I wouldn’t know whether I should advise my roughly 10 years older children for or against building a house. I would do neither, because I have no idea what would be "better" for their lives.
Still, you should take the critical voices just as seriously and reflect on them, because these usually are based on actual events; backslappers are not always the best advisers. Whether and which advice you then adopt in your situation is another matter.
You decided on it, so have fun with it!!!
 

Seven1984

2020-09-03 10:44:12
  • #4
You asked the question in this forum to receive feedback. That has nothing to do with generosity. We all don't know you. When you ask a question, you must also expect appropriate feedback, which you alone have to process and reflect on. Don't underestimate the changes you go through between 20 and mid-30s, but if it's your dream, then just do it. You learn from mistakes after all. This is not meant to imply that it is a mistake. Personally, I think you are too young. You should start building assets at a young age. A self-used house does not belong to that. Then one more note: The first house is built for enemies. The second for friends and the third for yourself.
 

tomtom79

2020-09-03 13:01:22
  • #5
Everyone has their own experiences, which of course are not universally applicable. The thing about getting together young was my experience in my environment. I was also already in a relationship at 24. At that time, I consciously decided against a house.

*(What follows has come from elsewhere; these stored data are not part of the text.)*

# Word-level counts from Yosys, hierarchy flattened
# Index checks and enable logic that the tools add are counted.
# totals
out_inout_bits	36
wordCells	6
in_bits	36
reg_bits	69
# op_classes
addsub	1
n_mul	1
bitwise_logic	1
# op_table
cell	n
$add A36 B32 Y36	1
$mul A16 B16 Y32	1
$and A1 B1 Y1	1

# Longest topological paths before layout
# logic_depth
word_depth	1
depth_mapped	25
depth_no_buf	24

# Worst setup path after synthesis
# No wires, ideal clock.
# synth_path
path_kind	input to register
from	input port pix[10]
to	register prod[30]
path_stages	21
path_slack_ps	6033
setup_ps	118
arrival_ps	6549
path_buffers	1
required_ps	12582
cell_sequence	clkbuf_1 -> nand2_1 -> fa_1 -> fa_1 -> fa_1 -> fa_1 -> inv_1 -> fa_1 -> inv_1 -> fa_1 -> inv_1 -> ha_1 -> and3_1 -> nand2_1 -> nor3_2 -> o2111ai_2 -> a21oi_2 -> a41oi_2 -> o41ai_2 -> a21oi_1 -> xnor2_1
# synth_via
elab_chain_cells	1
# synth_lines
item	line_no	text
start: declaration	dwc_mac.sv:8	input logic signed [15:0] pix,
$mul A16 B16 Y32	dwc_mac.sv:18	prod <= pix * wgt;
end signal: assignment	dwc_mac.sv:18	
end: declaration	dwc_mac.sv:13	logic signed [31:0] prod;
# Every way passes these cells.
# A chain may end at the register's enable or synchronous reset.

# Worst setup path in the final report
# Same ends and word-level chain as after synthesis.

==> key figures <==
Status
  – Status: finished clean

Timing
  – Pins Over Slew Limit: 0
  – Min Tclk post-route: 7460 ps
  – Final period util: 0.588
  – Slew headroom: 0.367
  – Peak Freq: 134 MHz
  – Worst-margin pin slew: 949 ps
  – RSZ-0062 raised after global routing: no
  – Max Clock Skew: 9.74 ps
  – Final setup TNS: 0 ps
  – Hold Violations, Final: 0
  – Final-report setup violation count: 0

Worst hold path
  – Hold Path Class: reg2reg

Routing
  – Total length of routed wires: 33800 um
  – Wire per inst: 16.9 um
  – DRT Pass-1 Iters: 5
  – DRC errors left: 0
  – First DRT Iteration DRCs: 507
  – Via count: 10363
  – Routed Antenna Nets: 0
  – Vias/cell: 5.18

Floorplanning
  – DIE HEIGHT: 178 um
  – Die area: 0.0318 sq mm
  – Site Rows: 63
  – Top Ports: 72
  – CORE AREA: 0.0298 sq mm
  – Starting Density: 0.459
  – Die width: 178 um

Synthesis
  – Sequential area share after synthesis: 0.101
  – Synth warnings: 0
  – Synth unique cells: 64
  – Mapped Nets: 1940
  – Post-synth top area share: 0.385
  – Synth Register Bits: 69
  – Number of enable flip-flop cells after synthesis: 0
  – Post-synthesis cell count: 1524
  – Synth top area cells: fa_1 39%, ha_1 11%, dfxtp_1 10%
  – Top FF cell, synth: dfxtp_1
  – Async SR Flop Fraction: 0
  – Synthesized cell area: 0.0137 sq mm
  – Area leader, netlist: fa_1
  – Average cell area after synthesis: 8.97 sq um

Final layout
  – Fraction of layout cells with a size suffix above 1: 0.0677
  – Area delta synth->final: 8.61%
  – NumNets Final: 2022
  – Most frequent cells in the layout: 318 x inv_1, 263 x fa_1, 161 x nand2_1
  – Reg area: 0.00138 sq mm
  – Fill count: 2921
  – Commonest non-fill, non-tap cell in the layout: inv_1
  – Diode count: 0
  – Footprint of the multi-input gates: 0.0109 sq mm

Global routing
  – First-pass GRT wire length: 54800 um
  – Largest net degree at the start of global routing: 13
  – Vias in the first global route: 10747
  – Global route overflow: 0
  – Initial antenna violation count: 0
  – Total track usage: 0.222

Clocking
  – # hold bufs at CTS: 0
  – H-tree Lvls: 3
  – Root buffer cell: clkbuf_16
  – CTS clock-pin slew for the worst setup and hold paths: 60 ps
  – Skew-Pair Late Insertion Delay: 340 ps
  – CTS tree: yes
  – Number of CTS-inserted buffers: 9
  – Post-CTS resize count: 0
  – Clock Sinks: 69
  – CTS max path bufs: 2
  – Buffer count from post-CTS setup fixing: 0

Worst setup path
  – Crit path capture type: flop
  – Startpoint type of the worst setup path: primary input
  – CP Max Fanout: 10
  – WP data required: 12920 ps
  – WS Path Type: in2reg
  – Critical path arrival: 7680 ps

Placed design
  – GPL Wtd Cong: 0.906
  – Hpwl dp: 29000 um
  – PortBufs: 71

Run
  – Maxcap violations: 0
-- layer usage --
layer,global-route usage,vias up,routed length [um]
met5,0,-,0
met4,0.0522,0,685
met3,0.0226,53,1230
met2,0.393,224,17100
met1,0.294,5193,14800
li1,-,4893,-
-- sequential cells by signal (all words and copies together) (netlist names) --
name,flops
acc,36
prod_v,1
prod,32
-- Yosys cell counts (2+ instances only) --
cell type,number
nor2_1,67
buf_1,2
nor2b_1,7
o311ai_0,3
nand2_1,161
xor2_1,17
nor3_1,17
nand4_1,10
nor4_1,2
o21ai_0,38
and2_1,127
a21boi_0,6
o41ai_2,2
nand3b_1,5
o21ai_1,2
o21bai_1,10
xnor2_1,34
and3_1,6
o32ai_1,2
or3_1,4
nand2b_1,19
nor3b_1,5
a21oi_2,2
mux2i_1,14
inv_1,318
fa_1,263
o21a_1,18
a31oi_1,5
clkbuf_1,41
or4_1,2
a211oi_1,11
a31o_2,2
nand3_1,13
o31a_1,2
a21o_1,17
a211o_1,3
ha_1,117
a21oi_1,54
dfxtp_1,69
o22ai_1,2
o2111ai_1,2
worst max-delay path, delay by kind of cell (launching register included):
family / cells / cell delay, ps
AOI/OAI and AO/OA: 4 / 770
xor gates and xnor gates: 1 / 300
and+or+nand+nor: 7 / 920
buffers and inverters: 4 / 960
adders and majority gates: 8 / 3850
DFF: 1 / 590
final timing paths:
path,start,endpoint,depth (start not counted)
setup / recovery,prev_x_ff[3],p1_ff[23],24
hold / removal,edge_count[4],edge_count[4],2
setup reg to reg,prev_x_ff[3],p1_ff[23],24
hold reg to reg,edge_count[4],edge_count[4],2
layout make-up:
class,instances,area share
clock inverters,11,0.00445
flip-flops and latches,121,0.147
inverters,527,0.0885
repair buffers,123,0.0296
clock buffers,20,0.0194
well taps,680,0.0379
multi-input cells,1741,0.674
## config.mk

```make
export PLATFORM = sky130hd
export DESIGN_NAME = cppm_back
export DESIGN_NICKNAME = d
export VERILOG_FILES = /design/src/rtl/core/cppm_pkg.sv /design/src/rtl/core/cppm_back.sv
export SDC_FILE = /design/constraint.sdc
export NUM_CORES = 2
export LEC_CHECK = 0
export BUFFER_PORTS_ARGS = -buffer_cell sky130_fd_sc_hd__clkbuf_2
export CAP_MARGIN = 20
export CORE_MARGIN = 2
export CORE_UTILIZATION = 64
export DETAILED_ROUTE_END_ITERATION = 8
export PLACE_DENSITY = 0.81
export SETUP_SLACK_MARGIN = 0.1
export SKIP_CTS_REPAIR_TIMING = 1
export SYNTH_ARGS = -nofsm -noshare
export SYNTH_HDL_FRONTEND = slang
export SYNTH_SLANG_ARGS = --single-unit
```

## constraint.sdc

```tcl
create_clock -name clock -period 8.8 [get_ports clock]
set_clock_uncertainty 0.2 [all_clocks]
set_input_delay 0.88 -clock clock [delete_from_list [all_inputs] [get_ports clock]]
set_output_delay 0.88 -clock clock [all_outputs]
set_load 0.02 [all_outputs]
```

## src/rtl/core/cppm_pkg.sv

```systemverilog
// ---------------------------------------------------------------------------
// cppm_pkg
// Shared types and constants for the convex polygon pixel mask.
// ---------------------------------------------------------------------------
package cppm_pkg;

   // default depth of the edge table
   localparam int MAX_EDGES_DEF = 32;

   // field widths
   localparam int CRD_W  = 13;   // signed vertex / reference coordinate
   localparam int PIX_W  = 12;   // unsigned pixel column / row
   localparam int COL_W  = 8;    // color component
   localparam int OP_W   = 2;
   localparam int A_W    = 14;   // edge a and b coefficients
   localparam int C_W    = 28;   // edge c coefficient
   localparam int PROD_W = 27;   // 13 x 14 signed product
   localparam int SUM_W  = 30;   // line value
   localparam int CSR_IDX_W = 2;

   // depth of the pixel queue between front and back
   localparam int FIFO_DEPTH = 2;

   // item opcodes
   localparam logic [OP_W-1:0] OP_FIRST = 2'd0;
   localparam logic [OP_W-1:0] OP_NEXT  = 2'd1;
   localparam logic [OP_W-1:0] OP_PIXEL = 2'd2;

   // register indexes
   localparam logic [CSR_IDX_W-1:0] CSR_REF_X       = 2'd0;
   localparam logic [CSR_IDX_W-1:0] CSR_REF_Y       = 2'd1;
   localparam logic [CSR_IDX_W-1:0] CSR_MASK_INSIDE = 2'd2;

   // pixel request held in the queue
   typedef struct packed {
      logic [PIX_W-1:0] col;
      logic [PIX_W-1:0] row;
      logic [COL_W-1:0] blue;
      logic [COL_W-1:0] green;
      logic [COL_W-1:0] red;
   } pixel_type;

   // one edge line a*x + b*y + c
   typedef struct packed {
      logic [A_W-1:0] a;
      logic [A_W-1:0] b;
      logic [C_W-1:0] c;
   } edge_type;

   // edge table write from front to back
   typedef struct packed {
      logic     vld;
      edge_type line;
   } edge_wr_type;

   // configuration seen by the back end
   typedef struct packed {
      logic [CRD_W-1:0] ref_x;
      logic [CRD_W-1:0] ref_y;
      logic             mask_inside;
   } cfg_type;

endpackage

```

## src/rtl/core/cppm_back.sv

```systemverilog
// ---------------------------------------------------------------------------
// cppm_back
// Holds the edge table and tests each queued pixel against the stored
// edges one per cycle, then presents the masked color.
// ---------------------------------------------------------------------------
module cppm_back #(
   parameter int MAX_EDGES = cppm_pkg::MAX_EDGES_DEF
) (
   input  logic                                 clock,
   input  logic                                 reset,
   input  cppm_pkg::cfg_type                    cfg,
   input  cppm_pkg::edge_wr_type                edge_wr,
   input  logic [$clog2(MAX_EDGES)-1:0]         edge_wr_addr,
   input  logic [$clog2(MAX_EDGES+1)-1:0]       edge_count,
   input  logic                                 fifo_empty,
   input  cppm_pkg::pixel_type                  fifo_rdata,
   output logic                                 fifo_pop,
   output logic                                 back_busy,
   output logic                                 rsp_valid,
   input  logic                                 rsp_stall,
   output logic [cppm_pkg::COL_W-1:0]           rsp_blue_out,
   output logic [cppm_pkg::COL_W-1:0]           rsp_green_out,
   output logic [cppm_pkg::COL_W-1:0]           rsp_red_out,
   output logic                                 rsp_outside
);
   import cppm_pkg::*;

   localparam int IDX_W = $clog2(MAX_EDGES);
   localparam int CNT_W = $clog2(MAX_EDGES + 1);

   typedef enum logic [1:0] {
      ST_IDLE,
      ST_RUN,
      ST_DONE
   } state_type;

   state_type                state_ff;
   edge_type                 mem [MAX_EDGES];
   edge_type                 rd_ff;
   pixel_type                pix_ff;
   logic [CNT_W-1:0]         cnt_ff;
   logic [CNT_W-1:0]         issue_ff;
   logic                     rd_vld_ff;
   logic                     mul_vld_ff;
   logic                     flag_ff;
   logic signed [PROD_W-1:0] pa_ff;
   logic signed [PROD_W-1:0] pb_ff;
   logic signed [PROD_W-1:0] ra_ff;
   logic signed [PROD_W-1:0] rb_ff;
   logic signed [C_W-1:0]    c_ff;
   logic                     rsp_valid_ff;
   logic [COL_W-1:0]         blue_ff;
   logic [COL_W-1:0]         green_ff;
   logic [COL_W-1:0]         red_ff;
   logic                     outside_ff;

   logic                     issue_en;
   logic                     out_free;
   logic                     rsp_load;
   logic                     masked;
   logic                     separated;
   logic signed [SUM_W-1:0]  lp;
   logic signed [SUM_W-1:0]  lr;
   logic signed [CRD_W-1:0]  px_s;
   logic signed [CRD_W-1:0]  py_s;

   // issue, sum and output control
   always_comb begin
      issue_en  = (state_ff == ST_RUN) && (issue_ff < cnt_ff);
      out_free  = !rsp_valid_ff || !rsp_stall;
      rsp_load  = (state_ff == ST_DONE) && out_free;
      fifo_pop  = (state_ff == ST_IDLE) && !fifo_empty;
      back_busy = (state_ff != ST_IDLE);
      px_s      = $signed({1'b0, pix_ff.col});
      py_s      = $signed({1'b0, pix_ff.row});
      lp = $signed({{(SUM_W-PROD_W){pa_ff[PROD_W-1]}}, pa_ff}) +
           $signed({{(SUM_W-PROD_W){pb_ff[PROD_W-1]}}, pb_ff}) +
           $signed({{(SUM_W-C_W){c_ff[C_W-1]}}, c_ff});
      lr = $signed({{(SUM_W-PROD_W){ra_ff[PROD_W-1]}}, ra_ff}) +
           $signed({{(SUM_W-PROD_W){rb_ff[PROD_W-1]}}, rb_ff}) +
           $signed({{(SUM_W-C_W){c_ff[C_W-1]}}, c_ff});
      // strictly opposite signs, a zero on either side never separates
      separated = ((lp < 0) && (lr > 0)) || ((lp > 0) && (lr < 0));
      masked    = cfg.mask_inside ? !flag_ff : flag_ff;
   end

   // edge table: one write port from the front, one read port here
   always_ff @(posedge clock) begin
      if (edge_wr.vld) begin
         mem[edge_wr_addr] <= edge_wr.line;
      end
      if (issue_en) begin
         rd_ff <= mem[issue_ff[IDX_W-1:0]];
      end
   end

   // multiply the edge by the pixel and by the reference point
   always_ff @(posedge clock) begin
      if (rd_vld_ff) begin
         pa_ff <= px_s * $signed(rd_ff.a);
         pb_ff <= py_s * $signed(rd_ff.b);
         ra_ff <= $signed(cfg.ref_x) * $signed(rd_ff.a);
         rb_ff <= $signed(cfg.ref_y) * $signed(rd_ff.b);
         c_ff  <= $signed(rd_ff.c);
      end
   end

   // sequence one pixel at a time and hold the result
   always_ff @(posedge clock) begin
      if (reset) begin
         state_ff     <= ST_IDLE;
         rd_vld_ff    <= 1'b0;
         mul_vld_ff   <= 1'b0;
         rsp_valid_ff <= 1'b0;
      end else begin
         rd_vld_ff    <= issue_en;
         mul_vld_ff   <= rd_vld_ff;
         // load a new result or hold a stalled one
         rsp_valid_ff <= rsp_load || (rsp_valid_ff && rsp_stall);
         case (state_ff)
            ST_IDLE: begin
               if (!fifo_empty) begin
                  pix_ff   <= fifo_rdata;
                  cnt_ff   <= edge_count;
                  issue_ff <= '0;
                  flag_ff  <= 1'b0;
                  state_ff <= ST_RUN;
               end
            end
            ST_RUN: begin
               if (issue_en) begin
                  issue_ff <= issue_ff + CNT_W'(1);
               end
               if (mul_vld_ff && separated) begin
                  flag_ff <= 1'b1;
               end
               if (!issue_en && !rd_vld_ff && !mul_vld_ff) begin
                  state_ff <= ST_DONE;
               end
            end
            ST_DONE: begin
               if (rsp_load) begin
                  blue_ff      <= masked ? '0 : pix_ff.blue;
                  green_ff     <= masked ? '0 : pix_ff.green;
                  red_ff       <= masked ? '0 : pix_ff.red;
                  outside_ff   <= flag_ff;
                  state_ff     <= ST_IDLE;
               end
            end
            default: begin
               state_ff <= ST_IDLE;
            end
         endcase
      end
   end

   assign rsp_valid     = rsp_valid_ff;
   assign rsp_blue_out  = blue_ff;
   assign rsp_green_out = green_ff;
   assign rsp_red_out   = red_ff;
   assign rsp_outside   = outside_ff;

endmodule

```

# [Yosys cells after proc, flatten, opt, wreduce, memory -nomap -nowiden]
# Memory sizes are Yosys's and may differ from the RTL's. A register that Yosys moved wholly into a read port is not among the register bits.
# Index checks and enable logic that the tools add are counted.
# Widths: inputs -> output; s select.
[op_classes] add_sub_neg=5 n_mul=4 div=0 order_cmp=5 eq_ne=7 shift=0 mux=13 bitwise_logic=2 reduce_logical=27
[op_table] op="$mul 13x14->27" n=4
[op_table] op="$add 28x28->29" n=2
[op_table] op="$gt 29x1->1 const B" n=2
[op_table] op="$lt 29x1->1 const B" n=2
[op_table] op="$add 27x27->28" n=2
[op_table] op="$mux 6" n=2
[op_table] op="$pmux 6 s2" n=1
[op_table] op="$logic_and 1x1->1" n=9
[op_table] op="$reduce_and 3->1" n=3
[op_table] op="$reduce_and 4->1" n=2
[op_table] op="$logic_not 1->1" n=7
[op_table] op="$add 6x1->6 const B" n=1
[op_table] op="$lt 6x6->1" n=1
[op_table] op="$mux 2" n=3
[op_table] op="$ne 2x2->1 const B" n=3
[op_table] op="$pmux 2 s3" n=1
[op_table] op="$mux 1" n=5
[op_table] op="$ne 2x1->1 const B" n=2
[op_table] op="$reduce_bool 2->1" n=2
[op_table] op="$logic_or 1x1->1" n=3
[op_table] op="$eq 2x1->1 const B" n=1
[op_table] op="$eq 2x2->1 const B" n=1
[op_table] op="$logic_not 2->1" n=1
[op_table] op="$not 1->1" n=2
[op_table] op="$pmux 1 s2" n=1
[word_totals] reg_bits=227 latchBits=0 ramBits=1792 mem_bits_ro=0 in_bits=147 out_inout_bits=28 wordCells=85 mem_count=1
[memory_table] name="mem" depth=32 word_bits=56 rd=1 rd_ports_with_merged_regs=1 write_ports=1 line="cppm_back.sv:38" source="edge_type mem [MAX_EDGES];"

# [Depth between registers and ports, before layout]
[logic_depth] word_depth=8 mapped_depth=26

# [Least setup slack after synthesis]
# OpenSTA, ideal clock, no wires.
[synth_path] kind="reg2reg" from="reg issue_ff[0]" to="reg issue_ff[0], enable pin" arrival_time_ns=6.232 path_slack_ns=2.011 stages_incl_launch_ff=11 n_path_buf=1 period_less_slack_ns=6.789 cell_sequence="edfxtp_1 > clkbuf_1 > nand2b_1 > a21o_1 > a21oi_1 > nor2b_1 > o21ai_0 > nand2b_1 > a211oi_1 > nor2_1 > nor2_1"
[synth_between] elab_chain_len=4
[synth_rtl] element="start: declaration" line="cppm_back.sv:42" source="logic [CNT_W-1:0] issue_ff;"
[synth_rtl] element="start signal: assignment" line="cppm_back.sv:132" source="issue_ff <= issue_ff + CNT_W'(1);"
[synth_rtl] element="$lt 6x6->1" line="cppm_back.sv:69" source="issue_en = (state_ff == ST_RUN) && (issue_ff < cnt_ff);"
[synth_rtl] element="$logic_and 1x1->1" line="cppm_back.sv:69"
[synth_rtl] element="named net issue_en" line="cppm_back.sv:57" source="logic issue_en;"
[synth_rtl] element="$ne 2x2->1 (no line)"
[synth_rtl] element="$reduce_and 4->1 (no line)"
# The timed path passes the listed nets, and every way through them passes these cells.
# A chain may end at the register's enable or synchronous reset.

# [Worst setup path in the final report]
[layout_path] from="reg, netlist name rd_ff[31]" to="reg pb_ff[26], data pin"
[layout_between] elab_chain_len=1
[layout_rtl] element="$mul 13x14->27" line="cppm_back.sv:101" source="pb_ff <= py_s * $signed(rd_ff.b);"
[layout_rtl] element="end signal: assignment" line="cppm_back.sv:101"
[layout_rtl] element="end: declaration" line="cppm_back.sv:47" source="logic signed [PROD_W-1:0] pb_ff;"
# Every way passes these cells.

==> results.py <==
metrics = {
    "run_status": {
        "status": "finished, final reports clean",
    },
    "critical_path": {
        "crit_path_cell_trace": "nand2_1, fa_1, inv_1, fa_1, ha_1, ha_1, ha_1, ha_1, fa_1, a21o_1, a21oi_1, o21a_1, o31ai_1, o41ai_2, o21ai_0, o41ai_1, nor2_1, a2111oi_1, a21oi_1, xnor2_1",
        "r2r_end": "pb_ff[26]$_DFFE_PP_",
        "criticalPathCategory": "reg -> reg",
        "critPathMostFrequentCell": "ha_1",
        "cp_top_family": "compound AO/OA/AOI/OAI gates",
        "start_kind": "flop",
        "rr_worst_depth": 20,
        "end_kind": "flop",
        "crit_cells": 20,
        "slowest_stage": "edfxtp_1",
        "cp_num_buf_inv": 1,
        "crit_start": "rd_ff[31]$_DFFE_PP_",
        "critical_path_peak_fanout": 25,
        "cp_slowest_stage_delay_ns": 1.10,
        "required_ns": 9.19,
        "endpoint": "pb_ff[26]$_DFFE_PP_",
        "crit_arrival_ns": 7.95,
        "r2r_setup_slack_ns": 1.24,
        "rr_startpoint": "rd_ff[31]$_DFFE_PP_",
    },
    "finish": {
        "area.growth.synth_to_final_pct": 9.71,
        "final_layout_size_suffix_gt1_share_pct": 17.9,
        "finish.instance_area_sq_um": 118000,
        "regArea_sq_um": 62300,
        "multi_input_area_sq_um": 41300,
        "utilization_pct": 70.6,
        "layoutNonFillerInstCount": 9091,
        "final_nets": 7901,
        "fillers": 9908,
    },
    "global_routing": {
        "gr-usage-all-layers_pct": 34.8,
        "grt_overflow": 0,
        "grt_max_degree": 129,
        "grt_pass1_vias": 63800,
        "antenna_found_initial": 24,
        "grt_pass1_wl_mm": 428,
    },
    "routing": {
        "routed_via_density": 6.66,
        "met2WireLength_mm": 146,
        "drtAntennaViolNets": 0,
        "via_count": 60500,
        "wl_per_cell_microns": 32.0,
        "dr.pass1.iters": 6,
        "first_iter_violations": 8590,
        "top_layer": "met5",
        "drt-total-wl_mm": 291,
        "wl_met1_mm": 99.3,
        "drc": 0,
        "dr_wl_met3_mm": 31.6,
    },
    "floorplan": {
        "core-area_sq_um": 167000,
        "die-area_sq_um": 171000,
        "ios": 175,
        "die_w_microns": 414,
        "die_y_microns": 414,
        "start_util_pct": 64.4,
        "rows": 150,
    },
    "power": {
        "peakVddDrop_mv": 0.428,
        "p_per_area_nw_per_um2": 315,
        "leakagePower_nw": 43.2,
    },
    "logic_synthesis": {
        "synth_area_per_cell_sq_um": 16.6,
        "synth-seq-cells": 2075,
        "syn_area_sq_um": 108000,
        "netlist.area_leader.share_pct": 57.8,
        "synth_cells": 6488,
        "yosys.area.top_type": "edfxtp_1",
        "yosysUniqueCellTypes": 82,
        "ys_seq_area_share_pct": 57.9,
        "ys_async_sr_fraction_pct": 0,
        "synth_fp_nets": 7679,
        "yosysWarnings": 0,
        "synth-edff-count": 2070,
        "ys.flop_type": "edfxtp_1",
        "synth_area_leaders": "edfxtp_1 58%, fa_1 13%, mux4_2 12%",
    },
    "timing": {
        "hold_viol": 0,
        "setup_viol": 0,
        "rsz0062_at_grt": "no",
        "maxSlewViolCount": 0,
        "slew_headroom_pct": 16.7,
        "min_period_ns": 7.56,
        "fin_ws_ns": 1.24,
        "tightest_slew_ns": 1.25,
        "fmax_mhz": 132,
        "tns_ns": 0,
        "fin_crit_sh_pct": 85.9,
    },
    "clocking": {
        "cts-buffers-inserted": 198,
        "cts_tree": "done",
        "cts_sinks": 2075,
        "clk_pin_slew_ns": 0.07,
        "htree_levels": 4,
        "clk_latency_ns": 0.88,
        "cts-root-buf": "clkbuf_16",
        "clockBufferDepth": 3,
    },
    "placed_design": {
        "dp_hpwl_mm": 160,
        "post_dp_cell_area_sq_um": 111000,
        "pre_cts_slack_ns": 1.50,
        "io_buffer_count": 174,
        "globalplace.congestion": 0.891,
        "numPlacedInstances": 8692,
    },
    "run": {
        "cap_viol_max_count": 0,
    },
    "hold_path": {
        "holdCritPathClass": "in -> reg",
    },
}
-- layer usage --
metal / up-vias / GRT usage [%]
met5: - / 0
met4: 18 / 14.8
met3: 851 / 7.43
met2: 4284 / 57.5
met1: 31400 / 45.3
li1: 24000 / -
-- metrics by stage --
step / power [W] / hold slack [ns]
after floorplan: 0.0242 / 0.200
after global placement: 0.0278 / 0.204
after detailed placement: 0.0282 / 0.205
after CTS: 0.0372 / -0.0733
after global routing: 0.0395 / 0.000411
final: 0.0371 / 0.0262
-- state kept, by name, indices dropped and copies added (netlist names), 6 cells and up --
register,cells
rsp_red_out,8
rb_ff,27
pb_ff,27
pix_ff,48
issue_ff,6
mem,1792
cnt_ff,6
c_ff,28
rsp_blue_out,8
pa_ff,27
rd_ff,56
rsp_green_out,8
ra_ff,27
-- worst register-to-register path, delay by kind of cell, from the launching register on --
family          cells  cell delay (ns)
xor+xnor            1             0.20
simple gates        2             0.33
buf+inv             1             0.05
fa+ha+maj           7             2.61
flops               1             1.10
compound gates      9             2.83
-- cells by family after synthesis --
family                     synth area share, %
AOI/OAI and AO/OA                         2.13
adders and majority gates                 17.2
buffers and inverters                     3.90
muxes                                     12.4
xor gates and xnor gates                 0.994
DFF                                       57.9
and+or+nand+nor                           5.47
-- report_power, final --
group | switching [W] | internal (W)
Sequential | 0.000293 | 0.0119
Combinational | 0.00924 | 0.00691
Clock | 0.00396 | 0.00484
-- synth_stat cells (45+ instances only) --
| master | instances |
|---|---|
| inv_1 | 832 |
| fa_1 | 720 |
| buf_1 | 46 |
| edfxtp_1 | 2070 |
| nand2_1 | 436 |
| clkbuf_1 | 207 |
| nor2_1 | 163 |
| nand3_1 | 45 |
| nor3_1 | 58 |
| a21oi_1 | 87 |
| xnor2_1 | 93 |
| mux2_2 | 58 |
| and2_1 | 340 |
| ha_1 | 324 |
| o21ai_0 | 56 |
| mux4_2 | 560 |
-- worst min path at each step --
stage | from | to | slack, ns | cells past startpoint
after CTS | edge_count[1] | cnt_ff[1]$_DFFE_PP_ | -0.07 | 1
final | fifo_rdata[24] | pix_ff[24]$_DFFE_PP_ | 0.03 | 1
after global placement | rd_ff[15]$_DFFE_PP_ | c_ff[15]$_DFFE_PP_ | 0.20 | 0
after floorplan | rd_ff[0]$_DFFE_PP_ | c_ff[0]$_DFFE_PP_ | 0.20 | 0
after global routing | fifo_rdata[22] | pix_ff[22]$_DFFE_PP_ | 0.0004 | 1
after detailed placement | rd_ff[10]$_DFFE_PP_ | c_ff[10]$_DFFE_PP_ | 0.20 | 0
-- area by class of cell --
type                            count  share of cell area (%)
Inverter                          835                    2.66
Multi-Input combinational cell   3317                    35.0
Tap cell                         2204                    2.34
Clock buffer                      234                    4.34
Clock inverter                    132                    1.19
Antenna cell                       11                  0.0233
Timing Repair Buffer              283                    1.62
Sequential cell                  2075                    52.8
-- cells in the final DEF (no fill, tap or decap), drive strengths merged, types with 58 or more instances in the layout --
master  count
mux2       58
clkinv     96
buf        91
a21oi      88
inv       845
and2      340
mux4      560
clkbuf    408
nor2      163
ha        324
fa        720
nand2     436
xnor2      93
edfxtp   2070
nor3       58
(Power assumes the default switching activity.)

So now, better show the house because that's what this is all about.
 

kati1337

2020-09-03 13:54:53
  • #6


Exactly for that reason, it makes so little sense to compare yourself to others. You never really know what's going on under the surface with others. I also know couples who have been together for 8-10 years and get married to fix their problems. Hopefully, a child won't come along soon to fix the problems that the marriage added... Well, not my issue. I also know plenty of people in their 30s to 40s for whom "partying" is the holy grail. Who knows what reality they’re fleeing into the booze? I don’t, I’m just grateful to be spared that.